If we are just talking about things in the realm of the possibilities, setuptools can also be very simple to configure . If you don’t have dependencies touch pyproject.toml will get you started, and then you can incrementally add on top of that.

lwasser · March 14, 2023, 10:40pm

hi friends - i just wanted to chime in to say that if the work that we’ve been doing with pyOpenSci can be helpful to this bigger picture of what PyPA wants to present just let us / me know. My only intention here is to help beginners (and scientists) navigate the ecosystem given our peer review process. That is the focus of our work right now. there are so many tool options!

I also want to say that i appreciate all of the work around tools such as setuptools, etc, the packaging tutorials and content on PyPI and the incredible wealth of technical information in scikit-hep! so any comment I make relates to an outcome of a tool that surprised me (i use setuptools but it surprised me!). Or perhaps a technical knowledge pre-requisite that some materials require (which is ok for a chunk of our shared audience!) you all do incredible work here for the open source ecosystem.

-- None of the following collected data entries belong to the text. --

==> src/core/sfo_defs.svh <==
// Constants of the supervisor input filter and output mux block.
// Assumes a 10 MHz core clock and a classic Wishbone slave with 32-bit data.
//
// Behaviour
// - Undervoltage fault holds until input rises above threshold plus hysteresis.
// - Overvoltage fault holds until input falls below threshold minus hysteresis.
// - Hysteresis is a 5-bit code up to 31, in range/255 steps.
// - Each detector output passes a glitch filter, timeout up to 100 us.
// - Pulses shorter than the timeout never reach the filter output.
// - Longer pulses pass, delayed by the programmed timeout.
// - Warning detector uses the range of the primary detector on that supply.
// - Warnings are readable as status and ORed into one sequencer warning.
// - Digital input selects level or edge mode; level output follows the input.
// - Edge mode emits a pulse on each selected edge (rising, falling or both), width 0 to 100 us.
// - Digital inputs pass the same programmable glitch filter.
// - Digital inputs have a selectable weak pull-down enable.
// - Sequencer decides driver values from detectors, digital inputs and warning.
// - Each driver has a drive style; charge pump only on outputs one to six.
// - Each driver takes data from sequencer, bus value or internal clock.
// - In bus control the host writes the value and the driver follows it.
// - An internal 100 kHz clock can be routed to any driver.
// - Until configuration is latched, drivers stay in weak pull-down state.
// - Drivers actively low once any supply reaches 1 V, high impedance before.
// - A dual input is analog detector or digital input, never both.
`ifndef SFO_DEFS_SVH
`define SFO_DEFS_SVH
`define SFO_CLK_HZ        10000000
`define SFO_TICK_US       1
`define SFO_CYC_PER_US    (`SFO_CLK_HZ / 1000000 * `SFO_TICK_US)
`define SFO_GLITCH_MAX_US 100
`define SFO_PULSE_MAX_US  100
`define SFO_CLKOUT_HZ     100000
`define SFO_CLKOUT_HALF   (`SFO_CLK_HZ / `SFO_CLKOUT_HZ / 2)
`define SFO_ADR_CTRL      8'h00
`define SFO_ADR_STATUS    8'h04
`define SFO_ADR_CH_BASE   8'h40
`define SFO_ADR_MODE_BASE 8'h80
`define SFO_ADR_DRV_BASE  8'hC0
`define SFO_CH_UVTH_LSB   0
`define SFO_CH_OVTH_LSB   8
`define SFO_CH_HYST_LSB   16
`define SFO_CH_GLITCH_LSB 24
`define SFO_MD_UVEN_BIT   0
`define SFO_MD_OVEN_BIT   1
`define SFO_MD_RANGE_LSB  2
`define SFO_MD_EDGE_LSB   4
`define SFO_MD_EDGEMODE   6
`define SFO_MD_PULLDN     7
`define SFO_MD_WIDTH_LSB  8
`define SFO_DRV_SRC_LSB   0
`define SFO_DRV_STYLE_LSB 2
`define SFO_DRV_VAL_BIT   5
`define SFO_CH_RST        32'h0000_FF00
`define SFO_MD_RST        32'h0000_0003
`define SFO_DRV_RST       32'h0000_0000
`endif

==> src/core/sfo_pkg.sv <==
// Types of the supervisor input filter and output mux block.
// Assumes sfo_defs.svh for the numeric constants.
package sfo_pkg;
   typedef enum logic [1:0] {SFO_SRC_SEQ = 2'h0, SFO_SRC_BUS = 2'h1, SFO_SRC_CLK = 2'h2} sfo_src_e;
   typedef enum logic [2:0] {
      SFO_STY_OD     = 3'h0,
      SFO_STY_OD_PUD = 3'h1,
      SFO_STY_PP_VDD = 3'h2,
      SFO_STY_OD_PUP = 3'h3,
      SFO_STY_PP_VP  = 3'h4,
      SFO_STY_PD     = 3'h5,
      SFO_STY_CPUMP  = 3'h6,
      SFO_STY_WEAKPD = 3'h7
   } sfo_style_e;
   typedef enum logic [1:0] {SFO_EDGE_BOTH = 2'h0, SFO_EDGE_RISE = 2'h1, SFO_EDGE_FALL = 2'h2} sfo_edge_e;
endpackage

==> src/core/sfo_top.sv <==
// Supply fault detector conditioning, dual input logic and driver output mux.
// Assumes comparator codes on the core clock, pins from outside, Wishbone classic.
//
// Design decisions made here: the Wishbone interface to the registers and the placing of the registers.
`timescale 1ns/1ps
`include "sfo_defs.svh"
module sfo_top
   import sfo_pkg::*;
#(
   parameter int NCH  = 10,
   parameter int NDUAL = 5,
   parameter int NDRV = 10,
   parameter int NCPUMP = 6
) (
   // Clock and reset
   input  wire logic                clk_i,
   input  wire logic                rst_i,
   // Wishbone slave
   input  wire logic                cyc_i,
   input  wire logic                stb_i,
   input  wire logic                we_i,
   input  wire logic [7:0]          adr_i,
   input  wire logic [3:0]          sel_i,
   input  wire logic [31:0]         dat_i,
   output logic      [31:0]         dat_o,
   output logic                     ack_o,
   // Analog front end
   input  wire logic [8*NCH-1:0]    volt_code_i,
   output logic      [2*NCH-1:0]    range_sel_o,
   input  wire logic                supply_1v_i,
   // Dual function pins
   input  wire logic [NDUAL-1:0]    dual_pin_i,
   output logic      [NDUAL-1:0]    weak_pd_en_o,
   // Sequencer side
   output logic      [NCH-1:0]      fault_o,
   output logic      [NDUAL-1:0]    din_o,
   output logic                     warn_any_o,
   input  wire logic [NDRV-1:0]     seq_drv_i,
   // Driver pins
   output logic      [NDRV-1:0]     drv_out_o,
   output logic      [NDRV-1:0]     drv_oe_o,
   output logic      [3*NDRV-1:0]   drv_style_o
);

   localparam int NF = NCH + NDUAL;

   function automatic logic [31:0] wmask(input logic [31:0] old, input logic [31:0] nw, input logic [3:0] be);
      logic [31:0] r;
      r = old;
      for (int b = 0; b < 4; b++) begin
         if (be[b]) r[8*b +: 8] = nw[8*b +: 8];
      end
      return r;
   endfunction

   // Microsecond code to cycles, clamped at the documented maximum
   function automatic logic [10:0] us_cycles(input logic [6:0] code, input logic [6:0] maxc);
      logic [6:0] c;
      c = (code > maxc) ? maxc : code;
      return 11'(c * `SFO_CYC_PER_US);
   endfunction

   // Registers
   logic [31:0] ch_cfg   [NCH];
   logic [31:0] md_cfg   [NCH];
   logic [31:0] drv_cfg  [NDRV];
   logic        cfg_latched;
   logic [NDUAL-1:0] dig_sel;

   // Bus decode
   wire         bus_req   = cyc_i && stb_i && !ack_o;
   wire         wr_req    = bus_req && we_i;
   wire [3:0]   reg_idx   = adr_i[5:2];
   wire [1:0]   reg_grp   = adr_i[7:6];
   wire         idx_ch    = 32'(reg_idx) < NCH;
   wire         idx_drv   = 32'(reg_idx) < NDRV;
   wire         hit_ctrl  = adr_i == `SFO_ADR_CTRL;
   wire         hit_stat  = adr_i == `SFO_ADR_STATUS;
   wire         hit_ch    = reg_grp == `SFO_ADR_CH_BASE >> 6 && idx_ch;
   wire         hit_md    = reg_grp == `SFO_ADR_MODE_BASE >> 6 && idx_ch;
   wire         hit_drv   = reg_grp == `SFO_ADR_DRV_BASE >> 6 && idx_drv;
   wire         ctrl_sel  = !adr_i[7] && !adr_i[6] && (hit_ctrl || hit_stat);

   // Pin synchronisers
   logic [NDUAL-1:0] pin_m, pin_s;
   logic             sup_m, sup_s;
   always_ff @(posedge clk_i) begin
      pin_m <= dual_pin_i;
      pin_s <= pin_m;
      sup_m <= supply_1v_i;
      sup_s <= sup_m;
   end

   // Detector input selection and hysteresis comparators
   logic [NCH-1:0] uv_st, ov_st;
   logic [7:0]     mon_code [NCH];
   logic [8:0]     uv_rel   [NCH];
   logic [NCH-1:0] next_uv, next_ov, raw_det;
   always_comb begin
      for (int k = 0; k < NCH; k++) begin
         // Digital dual input: detector watches the mapped supply
         if (k >= NDUAL && dig_sel[k-NDUAL])
            mon_code[k] = volt_code_i[8*(k-NDUAL) +: 8];
         else
            mon_code[k] = volt_code_i[8*k +: 8];
         uv_rel[k]  = 9'(ch_cfg[k][`SFO_CH_UVTH_LSB +: 8]) + 9'(ch_cfg[k][`SFO_CH_HYST_LSB +: 5]);
         // Release only above threshold plus hysteresis; zero code releases one code above threshold
         next_uv[k] = uv_st[k] ? ({1'b0, mon_code[k]} <= uv_rel[k])
                               : (mon_code[k] < ch_cfg[k][`SFO_CH_UVTH_LSB +: 8]);
         // Release only below threshold minus hysteresis
         next_ov[k] = ov_st[k] ? (9'(mon_code[k]) + 9'(ch_cfg[k][`SFO_CH_HYST_LSB +: 5])
                                  >= 9'(ch_cfg[k][`SFO_CH_OVTH_LSB +: 8]))
                               : (mon_code[k] > ch_cfg[k][`SFO_CH_OVTH_LSB +: 8]);
         raw_det[k] = (uv_st[k] && md_cfg[k][`SFO_MD_UVEN_BIT]) || (ov_st[k] && md_cfg[k][`SFO_MD_OVEN_BIT]);
      end
   end

   always_ff @(posedge clk_i) begin
      if (rst_i) begin
         uv_st <= '0;
         ov_st <= '0;
      end else begin
         uv_st <= next_uv;
         ov_st <= next_ov;
      end
   end

   // Glitch filters: detectors then digital pins, same timeout code
   logic [NF-1:0]  gf_in, gf_out;
   logic [10:0]    gf_cnt [NF];
   logic [10:0]    gf_lim [NF];
   always_comb begin
      for (int f = 0; f < NF; f++) begin
         if (f < NCH) begin
            gf_in[f]  = raw_det[f];
            gf_lim[f] = us_cycles(ch_cfg[f][`SFO_CH_GLITCH_LSB +: 7], 7'(`SFO_GLITCH_MAX_US));
         end else begin
            gf_in[f]  = pin_s[f-NCH];
            gf_lim[f] = us_cycles(ch_cfg[f-NDUAL][`SFO_CH_GLITCH_LSB +: 7], 7'(`SFO_GLITCH_MAX_US));
         end
      end
   end

   // Output flips only after the input differed for the whole timeout
   always_ff @(posedge clk_i) begin
      if (rst_i) begin
         gf_out <= '0;
         for (int f = 0; f < NF; f++) gf_cnt[f] <= '0;
      end else begin
         for (int f = 0; f < NF; f++) begin
            if (gf_in[f] == gf_out[f]) begin
               gf_cnt[f] <= '0;
            end else if (gf_cnt[f] + 11'h001 >= gf_lim[f]) begin
               gf_out[f] <= gf_in[f];
               gf_cnt[f] <= '0;
            end else begin
               gf_cnt[f] <= gf_cnt[f] + 11'h001;
            end
         end
      end
   end

   // Fault and warning split
   logic [NCH-1:0]   fault_w;
   logic [NDUAL-1:0] warn_w;
   always_comb begin
      for (int k = 0; k < NCH; k++) begin
         fault_w[k] = gf_out[k] && !(k >= NDUAL && dig_sel[k-NDUAL]);
      end
      for (int j = 0; j < NDUAL; j++) begin
         warn_w[j] = gf_out[NDUAL + j] && dig_sel[j];
      end
   end

   // Digital input level or edge blocks
   logic [NDUAL-1:0] dfilt_d, pulse_on, next_din, edge_hit;
   logic [10:0]      pulse_cnt [NDUAL];
   logic [10:0]      pulse_lim [NDUAL];
   always_comb begin
      for (int j = 0; j < NDUAL; j++) begin
         case (md_cfg[NDUAL+j][`SFO_MD_EDGE_LSB +: 2])
            SFO_EDGE_RISE: edge_hit[j] = gf_out[NCH+j] && !dfilt_d[j];
            SFO_EDGE_FALL: edge_hit[j] = !gf_out[NCH+j] && dfilt_d[j];
            default:       edge_hit[j] = gf_out[NCH+j] != dfilt_d[j];
         endcase
         pulse_lim[j] = us_cycles(md_cfg[NDUAL+j][`SFO_MD_WIDTH_LSB +: 7], 7'(`SFO_PULSE_MAX_US));
         // Level mode follows the filtered input
         next_din[j]  = md_cfg[NDUAL+j][`SFO_MD_EDGEMODE] ? pulse_on[j] : gf_out[NCH+j];
      end
   end

   // Pulse restarts on each selected edge, zero width gives a single cycle
   always_ff @(posedge clk_i) begin
      if (rst_i) begin
         dfilt_d  <= '0;
         pulse_on <= '0;
         for (int j = 0; j < NDUAL; j++) pulse_cnt[j] <= '0;
      end else begin
         dfilt_d <= gf_out[NCH +: NDUAL];
         for (int j = 0; j < NDUAL; j++) begin
            if (edge_hit[j]) begin
               pulse_on[j]  <= 1'b1;
               pulse_cnt[j] <= 11'h001;
            end else if (pulse_on[j] && pulse_cnt[j] < pulse_lim[j]) begin
               pulse_cnt[j] <= pulse_cnt[j] + 11'h001;
            end else begin
               pulse_on[j]  <= 1'b0;
            end
         end
      end
   end

   // 100 kHz internal clock
   logic [15:0] div_cnt;
   logic        clk100;
   always_ff @(posedge clk_i) begin
      if (rst_i) begin
         div_cnt <= '0;
         clk100  <= 1'b0;
      end else if (div_cnt == 16'(`SFO_CLKOUT_HALF - 1)) begin
         div_cnt <= '0;
         clk100  <= !clk100;
      end else begin
         div_cnt <= div_cnt + 16'h0001;
      end
   end

   // Driver data source and drive style
   logic [NDRV-1:0]   next_out, next_oe;
   logic [3*NDRV-1:0] next_style;
   logic              drv_dat;
   logic [2:0]        sty;
   always_comb begin
      drv_dat = 1'b0;
      sty     = SFO_STY_WEAKPD;
      for (int n = 0; n < NDRV; n++) begin
         // Exactly one source, code 3 falls back to the sequencer
         case (drv_cfg[n][`SFO_DRV_SRC_LSB +: 2])
            SFO_SRC_BUS: drv_dat = drv_cfg[n][`SFO_DRV_VAL_BIT];
            SFO_SRC_CLK: drv_dat = clk100;
            default:     drv_dat = seq_drv_i[n];
         endcase
         sty = drv_cfg[n][`SFO_DRV_STYLE_LSB +: 3];
         if (!cfg_latched) begin
            // Weak pull-down until latched; active low once a supply is up
            next_style[3*n +: 3] = SFO_STY_WEAKPD;
            next_out[n]          = 1'b0;
            next_oe[n]           = sup_s;
         end else begin
            next_style[3*n +: 3] = sty;
            case (sty)
               SFO_STY_PP_VDD, SFO_STY_PP_VP, SFO_STY_CPUMP: begin
                  next_out[n] = drv_dat;
                  next_oe[n]  = 1'b1;
               end
               SFO_STY_PD: begin
                  next_out[n] = 1'b0;
                  next_oe[n]  = !drv_dat;
               end
               SFO_STY_WEAKPD: begin
                  next_out[n] = 1'b0;
                  next_oe[n]  = sup_s;
               end
               default: begin
                  next_out[n] = 1'b0;
                  next_oe[n]  = !drv_dat;
               end
            endcase
         end
      end
   end

   // Range for the front end: warning detector shares the primary range
   logic [2*NCH-1:0] next_range;
   always_comb begin
      for (int k = 0; k < NCH; k++) begin
         if (k >= NDUAL && dig_sel[k-NDUAL])
            next_range[2*k +: 2] = md_cfg[k-NDUAL][`SFO_MD_RANGE_LSB +: 2];
         else if (k >= NDUAL)
            next_range[2*k +: 2] = 2'h0;
         else
            next_range[2*k +: 2] = md_cfg[k][`SFO_MD_RANGE_LSB +: 2];
      end
   end

   // Read mux
   logic [31:0] rd_val;
   always_comb begin
      rd_val = 32'h0000_0000;
      if (hit_ctrl)
         rd_val = {19'h0, dig_sel, 7'h0, cfg_latched};
      else if (hit_stat)
         rd_val = {11'h000, din_o, warn_any_o, warn_w, fault_w};
      else if (hit_ch && !ctrl_sel)
         rd_val = ch_cfg[reg_idx];
      else if (hit_md)
         rd_val = md_cfg[reg_idx];
      else if (hit_drv)
         rd_val = drv_cfg[reg_idx];
   end

   // Register writes; unmapped addresses ack with zero data
   logic [31:0] dwr;
   assign dwr = hit_drv ? wmask(drv_cfg[reg_idx], dat_i, sel_i) : 32'h0000_0000;
   always_ff @(posedge clk_i) begin
      if (rst_i) begin
         ack_o       <= 1'b0;
         dat_o       <= '0;
         cfg_latched <= 1'b0;
         dig_sel     <= '0;
         for (int k = 0; k < NCH; k++) begin
            ch_cfg[k] <= `SFO_CH_RST;
            md_cfg[k] <= `SFO_MD_RST;
         end
         for (int n = 0; n < NDRV; n++) drv_cfg[n] <= `SFO_DRV_RST;
      end else begin
         ack_o <= bus_req;
         dat_o <= bus_req ? rd_val : 32'h0000_0000;
         if (wr_req && hit_ctrl) begin
            if (sel_i[0] && dat_i[0]) cfg_latched <= 1'b1;
            if (sel_i[1]) dig_sel <= dat_i[12:8];
         end
         if (wr_req && hit_ch && !ctrl_sel) ch_cfg[reg_idx] <= wmask(ch_cfg[reg_idx], dat_i, sel_i);
         if (wr_req && hit_md) md_cfg[reg_idx] <= wmask(md_cfg[reg_idx], dat_i, sel_i);
         if (wr_req && hit_drv) begin
            drv_cfg[reg_idx] <= dwr;
            // Charge pump refused on outputs seven and up, falls back to open drain
            if (32'(reg_idx) >= NCPUMP && dwr[`SFO_DRV_STYLE_LSB +: 3] == SFO_STY_CPUMP)
               drv_cfg[reg_idx][`SFO_DRV_STYLE_LSB +: 3] <= SFO_STY_OD;
         end
      end
   end

   // Output registers
   always_ff @(posedge clk_i) begin
      if (rst_i) begin
         fault_o      <= '0;
         din_o        <= '0;
         warn_any_o   <= 1'b0;
         weak_pd_en_o <= '0;
         range_sel_o  <= '0;
         drv_out_o    <= '0;
         drv_oe_o     <= '0;
         drv_style_o  <= {NDRV{SFO_STY_WEAKPD}};
      end else begin
         fault_o     <= fault_w;
         din_o       <= next_din & dig_sel;
         warn_any_o  <= |warn_w;
         for (int j = 0; j < NDUAL; j++) begin
            weak_pd_en_o[j] <= dig_sel[j] && md_cfg[NDUAL+j][`SFO_MD_PULLDN];
         end
         range_sel_o <= next_range;
         drv_out_o   <= next_out;
         drv_oe_o    <= next_oe;
         drv_style_o <= next_style;
      end
   end

   // Checks
   ack_pulse_a: assert property (@(posedge clk_i) disable iff (rst_i) ack_o |=> !ack_o)
      else $error("ack held longer than one cycle");
   uv_hold_a: assert property (@(posedge clk_i) disable iff (rst_i)
      uv_st[0] && {1'b0, mon_code[0]} <= uv_rel[0] |=> uv_st[0])
      else $error("undervoltage released below threshold plus hysteresis");
   ov_hold_a: assert property (@(posedge clk_i) disable iff (rst_i)
      ov_st[0] && 9'(mon_code[0]) + 9'(ch_cfg[0][20:16]) >= 9'(ch_cfg[0][15:8]) |=> ov_st[0])
      else $error("overvoltage released above threshold minus hysteresis");
   glitch_len_a: assert property (@(posedge clk_i) disable iff (rst_i)
      $changed(gf_out[0]) |-> $past(gf_cnt[0]) + 11'h001 >= $past(gf_lim[0]) && $past(gf_in[0]) == gf_out[0])
      else $error("filter output changed before the timeout");
   glitch_pass_a: assert property (@(posedge clk_i) disable iff (rst_i)
      gf_in[0] != gf_out[0] && gf_cnt[0] + 11'h001 >= gf_lim[0] |=> gf_out[0] == $past(gf_in[0]))
      else $error("filter output missed a long pulse");
   warn_or_a: assert property (@(posedge clk_i) disable iff (rst_i)
      |warn_w |=> warn_any_o)
      else $error("warning not forwarded");
   clk_div_a: assert property (@(posedge clk_i) disable iff (rst_i)
      $changed(clk100) |-> $past(div_cnt) == 16'(`SFO_CLKOUT_HALF - 1))
      else $error("internal clock toggled off its count");
   pre_cfg_a: assert property (@(posedge clk_i) disable iff (rst_i)
      !cfg_latched |=> drv_style_o == {NDRV{SFO_STY_WEAKPD}} && drv_out_o == '0)
      else $error("driver left weak pull-down before latch");
   hiz_low_a: assert property (@(posedge clk_i) disable iff (rst_i)
      !cfg_latched |=> drv_oe_o == {NDRV{$past(sup_s)}})
      else $error("driver enable wrong before latch");
   cpump_lim_a: assert property (@(posedge clk_i) disable iff (rst_i)
      cfg_latched |=> drv_style_o[3*NCPUMP +: 3] != SFO_STY_CPUMP)
      else $error("charge pump on an output that lacks it");
endmodule

==> config.mk <==
export PLATFORM = sky130hd
export DESIGN_NAME = sfo_top
export DESIGN_NICKNAME = d
export VERILOG_FILES = /design/src/core/sfo_pkg.sv /design/src/core/sfo_top.sv
export VERILOG_INCLUDE_DIRS = /design/src /design/src/core
export SDC_FILE = /design/constraint.sdc
export NUM_CORES = 2
export LEC_CHECK = 0
export BUFFER_PORTS_ARGS = -buffer_cell sky130_fd_sc_hd__buf_4
export CORE_UTILIZATION = 55
export CTS_CLUSTER_DIAMETER = 120
export DETAILED_ROUTE_END_ITERATION = 10
export GPL_TIMING_DRIVEN = 0
export PLACE_DENSITY = 0.72
export SLEW_MARGIN = 20
export SYNTH_ARGS = -nofsm -noshare
export SYNTH_HDL_FRONTEND = slang
export SYNTH_SLANG_ARGS = --single-unit
==> constraint.sdc <==
create_clock -name clk_i -period 5.7 [get_ports clk_i]
set_clock_uncertainty 0.1 [all_clocks]
set_input_delay 0 -clock clk_i [delete_from_list [all_inputs] [get_ports clk_i]]
set_output_delay 0 -clock clk_i [all_outputs]
set_load 0.02 [all_outputs]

i think collectively we all share an end goal of wanting the best for packaging users at all technical levels! and at the end of the day it’s HARD to write content for users at varying levels and often better to focus on intended audiences.

i want to help achieve this shared goal!

oscarbenjamin · March 14, 2023, 11:24pm

How does it currently work?

I think I’ve heard you say before that one of the ways that these tools get into difficulty is by trying to guess what the user wants rather than just making everything explicit. My impression after briefly reviewing the docs for a few of these tools is precisely that: I would rather a simple explicit spec to say “include this, exclude that, don’t make any guesses”.

I don’t think anyone proposed the hatchling design in particular.

Does it not work to list most files in pyproject.toml?

Of course build-generated files need something else to specify them but even in SciPy the majority of files going into the sdist/wheel are just .py files waiting to be zipped up.

Maybe these UX differences are worth taking into account for someone who knows a lot about packaging and spends a lot of time packaging things. For someone who does not want to spend lots of time on packaging (despite bizarrely being on the equivalent of this mailing list for over 10 years!) my preference is to minimise the amount of time that I spend thinking about this and just get the job done. If the UX has some rough edges but the way to do everything is clearly documented and easy enough to understand and maintain then that is fine for me.

The different tools may have a “reason to exist” for some people who want to use them. That’s not the same as saying that because they exist I should waste time learning all of them just to figure out a reasonable way to do simple things (at a level where they are all comparable in capability).